What follows belongs to an exercise in optimizing a design on an open flow for a short achievable clock period and few clock cycles; a production flow would make more cautious choices.
The RTL was checked by simulation tests, not by an equivalence proof against the original design.
Power figures rest on the tool's default switching activity, not on a simulated workload.

### flow/config.mk
export PLATFORM = sky130hd
export DESIGN_NAME = image_thresholder
export DESIGN_NICKNAME = image_thresholder
export VERILOG_FILES = /design/flow/design.v
export SDC_FILE = /design/flow/constraint.sdc
export NUM_CORES = 4
export LEC_CHECK = 0
export CAP_MARGIN = 20
export CORE_MARGIN = 2
export CORE_UTILIZATION = 40
export SLEW_MARGIN = 20
export SETUP_SLACK_MARGIN = 6.5
export TNS_END_PERCENT = 100
### flow/constraint.sdc
create_clock -name core_clock -period 12.0 [get_ports {clk}]
set_input_delay 2.4000 -clock core_clock [delete_from_list [all_inputs] [get_ports {clk}]]
set_output_delay 2.4000 -clock core_clock [all_outputs]
set_load 0.01 [all_outputs]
**********
### [TASK]
Starting from the line holding "export SETUP_SLACK_MARGIN = 6.5", restate the remaining lines of the data word for word, including the last.

### [ANSWER SPACE]
export SETUP_SLACK_MARGIN = 6.5
export TNS_END_PERCENT = 100
### flow/constraint.sdc
create_clock -name core_clock -period 12.0 [get_ports {clk}]
set_input_delay 2.4000 -clock core_clock [delete_from_list [all_inputs] [get_ports {clk}]]
set_output_delay 2.4000 -clock core_clock [all_outputs]
set_load 0.01 [all_outputs]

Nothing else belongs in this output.